During the summer months mum with other Teynham mothers would work on the fields picking cherries, soft fruit and then go on to apples and pears.  Us lads would be roaming all over the farms and orchards helping out when and where we were required,  and possibly causing chaos. Those long summer holidays and the double summer time gave us freedom for so many adventures.  Riding on the hay carts, taking horses to the forge and back again and best of all a ride on the lorries to Spitalfields Market, where Potter Oyler had a fruit stand.  Boys such as  Fred Harvey, Don Hawkins, Peter Leeds, Doug Mills, Derek Mount, Jimmy Russell, my cousin Doug Knight and myself, out morning till night only going home for something to eat. We would  hang about around the yard, hoping for one of the drivers to call you.  Some of the drivers such as  Nookey Ford and Jack Lewis were great characters, Jack sometimes drove the ambulance, which was often stationed near The Fox pub in his spare time.  Due to the shortage of men most drivers did not have a ‘mate’ to help load and unload and as boys,  we were only too willing to help.  The cherries were loaded in 12lb chip baskets and the apples and pears in bushel boxes which most of us boys could lift.  Health and Safety, well we were all healthy and we’d never heard of safety.

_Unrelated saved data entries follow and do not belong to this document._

$ cat src/rtl/inst_fetch_queue.sv
// Instruction fetch queue: pairs each issued PC with the ROM word returned a cycle later,
// buffers the pair, and hands one registered instruction per cycle to ID.
module inst_fetch_queue #(
  parameter int DEPTH  = 4,
  parameter int ADDR_W = 32,
  parameter int DATA_W = 32
) (
  input  logic              i_clk,
  input  logic              i_rst_n,
  input  logic [ADDR_W-1:0] i_pc,
  input  logic              i_ce,
  input  logic [DATA_W-1:0] i_rom_inst,
  input  logic [5:0]        i_stall,
  input  logic              i_flush,
  output logic [ADDR_W-1:0] o_id_pc,
  output logic [DATA_W-1:0] o_id_inst,
  output logic              o_id_valid,
  output logic              o_stallreq_if,
  output logic              o_overflow_err
);

  localparam int PTR_W = (DEPTH > 1) ? $clog2(DEPTH) : 1;
  localparam int CNT_W = PTR_W + 1;

  logic [ADDR_W-1:0] r_mem_pc   [DEPTH];
  logic [DATA_W-1:0] r_mem_inst [DEPTH];
  logic [PTR_W-1:0]  r_wr_ptr;
  logic [PTR_W-1:0]  r_rd_ptr;
  logic [CNT_W-1:0]  r_count;
  logic              r_inflight;
  logic [ADDR_W-1:0] r_pc_d1;
  logic [ADDR_W-1:0] r_id_pc;
  logic [DATA_W-1:0] r_id_inst;
  logic              r_id_valid;
  logic              r_overflow_err;

  logic              w_issue;
  logic              w_push_req;
  logic              w_full;
  logic              w_empty;
  logic              w_push;
  logic              w_pop;
  logic [CNT_W:0]    w_occupancy;
  logic              w_unused;

  assign w_issue    = i_ce & ~i_stall[0];
  assign w_push_req = r_inflight & ~i_flush;
  assign w_full     = (r_count == CNT_W'(DEPTH));
  assign w_empty    = (r_count == '0);
  assign w_push     = w_push_req & ~w_full;
  assign w_pop      = ~i_flush & ~i_stall[1] & ~w_empty;

  // One slot stays reserved for the fetch that may be issued in the same cycle.
  assign w_occupancy   = {1'b0, r_count} + (CNT_W+1)'(r_inflight);
  assign o_stallreq_if = (w_occupancy >= (CNT_W+1)'(DEPTH - 1));

  assign w_unused = ^i_stall[5:2];

  always_ff @(posedge i_clk or negedge i_rst_n) begin
    if (!i_rst_n) begin
      r_inflight <= 1'b0;
      r_pc_d1    <= '0;
    end else if (i_flush) begin
      r_inflight <= 1'b0;
      r_pc_d1    <= '0;
    end else begin
      r_inflight <= w_issue;
      if (w_issue) r_pc_d1 <= i_pc;
    end
  end

  always_ff @(posedge i_clk) begin
    if (w_push) begin
      r_mem_pc[r_wr_ptr]   <= r_pc_d1;
      r_mem_inst[r_wr_ptr] <= i_rom_inst;
    end
  end

  always_ff @(posedge i_clk or negedge i_rst_n) begin
    if (!i_rst_n) begin
      r_wr_ptr <= '0;
      r_rd_ptr <= '0;
      r_count  <= '0;
    end else if (i_flush) begin
      r_wr_ptr <= '0;
      r_rd_ptr <= '0;
      r_count  <= '0;
    end else begin
      if (w_push) r_wr_ptr <= r_wr_ptr + PTR_W'(1);
      if (w_pop)  r_rd_ptr <= r_rd_ptr + PTR_W'(1);
      r_count <= r_count + CNT_W'(w_push) - CNT_W'(w_pop);
    end
  end

  // Overflow is sticky across flushes; only reset clears it.
  always_ff @(posedge i_clk or negedge i_rst_n) begin
    if (!i_rst_n) begin
      r_overflow_err <= 1'b0;
    end else if (w_push_req && w_full) begin
      r_overflow_err <= 1'b1;
    end
  end

  always_ff @(posedge i_clk or negedge i_rst_n) begin
    if (!i_rst_n) begin
      r_id_pc    <= '0;
      r_id_inst  <= '0;
      r_id_valid <= 1'b0;
    end else if (i_flush) begin
      r_id_pc    <= '0;
      r_id_inst  <= '0;
      r_id_valid <= 1'b0;
    end else if (!i_stall[1]) begin
      if (w_empty) begin
        r_id_pc    <= '0;
        r_id_inst  <= '0;
        r_id_valid <= 1'b0;
      end else begin
        r_id_pc    <= r_mem_pc[r_rd_ptr];
        r_id_inst  <= r_mem_inst[r_rd_ptr];
        r_id_valid <= 1'b1;
      end
    end
  end

  assign o_id_pc        = r_id_pc;
  assign o_id_inst      = r_id_inst;
  assign o_id_valid     = r_id_valid;
  assign o_overflow_err = r_overflow_err;

endmodule
$ cat config.mk
export PLATFORM = sky130hd
export DESIGN_NAME = inst_fetch_queue
export DESIGN_NICKNAME = d
export VERILOG_FILES = /design/src/rtl/inst_fetch_queue.sv
export SDC_FILE = /design/constraint.sdc
export NUM_CORES = 1
export LEC_CHECK = 0
export ABC_AREA = 1
export BUFFER_PORTS_ARGS = -buffer_cell sky130_fd_sc_hd__buf_2
export CELL_PAD_IN_SITES_DETAIL_PLACEMENT = 1
export CELL_PAD_IN_SITES_GLOBAL_PLACEMENT = 2
export CORE_UTILIZATION = 26
export DETAILED_ROUTE_END_ITERATION = 8
export GPL_ROUTABILITY_DRIVEN = 0
export PLACE_DENSITY_LB_ADDON = 0.25
export SYNTH_ARGS = -nofsm -noshare
export SYNTH_HDL_FRONTEND = slang
export SYNTH_SLANG_ARGS = --single-unit
export TNS_END_PERCENT = 1
$ cat constraint.sdc
create_clock -name i_clk -period 4.2 [get_ports i_clk]
set_input_delay 0 -clock i_clk [delete_from_list [all_inputs] [get_ports i_clk]]
set_output_delay 0 -clock i_clk [all_outputs]
set_load 0.02 [all_outputs]
=== Word level (Yosys, flattened, before mapping) ===
Memory sizes are Yosys's and may differ from the RTL's.
Index checks and enable logic that the tools add are counted.

* $add $sub $neg: 5
* Magnitude comparators: 1
* Equality and inequality tests: 2
* Mux-type cells: 19
* Bitwise operators: 10
* Reductions and logical operators: 5

{| class="wikitable"
|+ Operators with widths
! kind !! number
|-
| $mux W32 || 8
|-
| $mux W2 || 4
|-
| $mux W1 || 6
|-
| $reduce_bool A2 Y1 || 3
|-
| $and A1 B1 Y1 || 5
|-
| $not A1 Y1 || 5
|-
| $add A2 B1 Y2 const B || 2
|-
| $add A3 B1 Y4 || 1
|-
| $ge A4 B2 Y1 const B || 1
|-
| $add A3 B1 Y3 || 1
|-
| $eq A3 B3 Y1 const B || 1
|-
| $logic_not A3 Y1 || 1
|-
| $mux W3 || 1
|-
| $sub A3 B1 Y3 || 1
|-
| $ne A2 B1 Y1 const B || 1
|-
| $logic_and A1 B1 Y1 || 1
|}

* Register bits: 106
* Memory bits (writable): 256
* Input bits: 74
* Output and inout bits: 67
* Word-level logic and storage cells: 53
* Memories: 2

{| class="wikitable"
|+ Memory list
! name !! depth !! bits a word !! rd ports !! clocked after memory_dff !! write ports !! RTL line !! source
|-
| r_mem_inst || 4 || 32 || 1 || 0 || 1 || 26 || <nowiki>logic [DATA_W-1:0] r_mem_inst [DEPTH];</nowiki>
|-
| r_mem_pc || 4 || 32 || 1 || 0 || 1 || 25 || <nowiki>logic [ADDR_W-1:0] r_mem_pc [DEPTH];</nowiki>
|}

=== Depth between registers and ports, before layout ===
Gate-level depths: netlist of run 1.

* Word-level depth: 6
* Mapped depth: 11
* Depth with buffers taken out: 10

=== Least setup slack after synthesis of run 1 ===
No wires, ideal clock.

* Kind: register to register
* From: register r_count[1]
* To: memory r_mem_inst[0][0] (enable)
* Library setup time: 0.487 ns
* Arrival time: 3.430 ns
* Required time: 3.713 ns
* Path slack: 0.284 ns
* Cell stages (with the launch flop): 5
* Path buffers: 0
* Period minus slack after synthesis: 3.916 ns
* Path through: dfrtp_1 > nor2_1 > nand2_1 > nand2_1 > nor2_1

* Cells in the longest elaborated chain, start to end: 5

{| class="wikitable"
|+ RTL lines
! what !! RTL line !! source
|-
| from (decl) || 29 || <nowiki>logic [CNT_W-1:0] r_count;</nowiki>
|-
| from (signal assigned) || 91 || <nowiki>r_count <= r_count + CNT_W'(w_push) - CNT_W'(w_pop);</nowiki>
|-
| $eq A3 B3 Y1 || 48 || <nowiki>assign w_full = (r_count == CNT_W'(DEPTH));</nowiki>
|-
| $not A1 Y1 || 50 || <nowiki>assign w_push = w_push_req & ~w_full;</nowiki>
|-
| $and A1 B1 Y1 || 50 ||
|-
| $mux W1 || 73 || <nowiki>if (w_push) begin</nowiki>
|-
| $mux W1 (implied by the code) || 75 || <nowiki>r_mem_inst[r_wr_ptr] <= i_rom_inst;</nowiki>
|-
| to (decl) || 26 ||
|}

Every way passes these cells.

=== Final worst setup path of run 1 ===
* From: register r_count[1]
* To: register r_count[2]

* Cells in the longest elaborated chain, start to end: 6
* Elaborated cells on any way between the ends: 9
* Those cells by class: add/sub (2); eq/ne (1); mux (1); bitwise (4); reduce/logical (1)

{| class="wikitable"
|+ RTL lines
! what !! RTL line !! source
|-
| $eq A3 B3 Y1 || 48 ||
|-
| $not A1 Y1 || 50 ||
|-
| $and A1 B1 Y1 || 50 ||
|-
| $add A3 B1 Y3 || 91 ||
|-
| $sub A3 B1 Y3 (*) || 91 ||
|-
| $mux W3 (*) || 84 || <nowiki>end else if (i_flush) begin</nowiki>
|}

Every way passes the cells marked *; elsewhere a longest branch is shown, timed or not.
A chain may end at the register's enable or synchronous reset.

One time Fred Harvey had been given a film projector.  He found an empty chicken house in the orchard,  acquired some hessian sacks and covered the windows, turning the place into a makeshift cinema.  Wonderful, a world of our own, watching silent Laurel & Hardy and Old Mother Riley films. With always the possibility that someone’s mum had given them food that would be enough for all of us.

There was a war on, but as kids it was just one big adventure.  One time we were all in the bean field picking beans as fast as we could when a lone Messerrschmitt 110 came over and started to strafe the field.   We all ran hell for leather. Nobody was hurt and the next day we were back looking for souvenirs.  Shrapnel,  the bigger the better

I went to Bapchild school as it was the nearest to Claxfield Cottages.  The Headmistress Miss Lambert taught the top class, Mrs. Connolly the middle group and Miss Smith the infants.  When Miss Lambert left Miss Avent took over.  I went on to Westlands school which had just been opened, but I was only there a few months before I was old enough to leave

 I was a happy evacuee, had great mates and family in Teynham.    Deal, it never came close.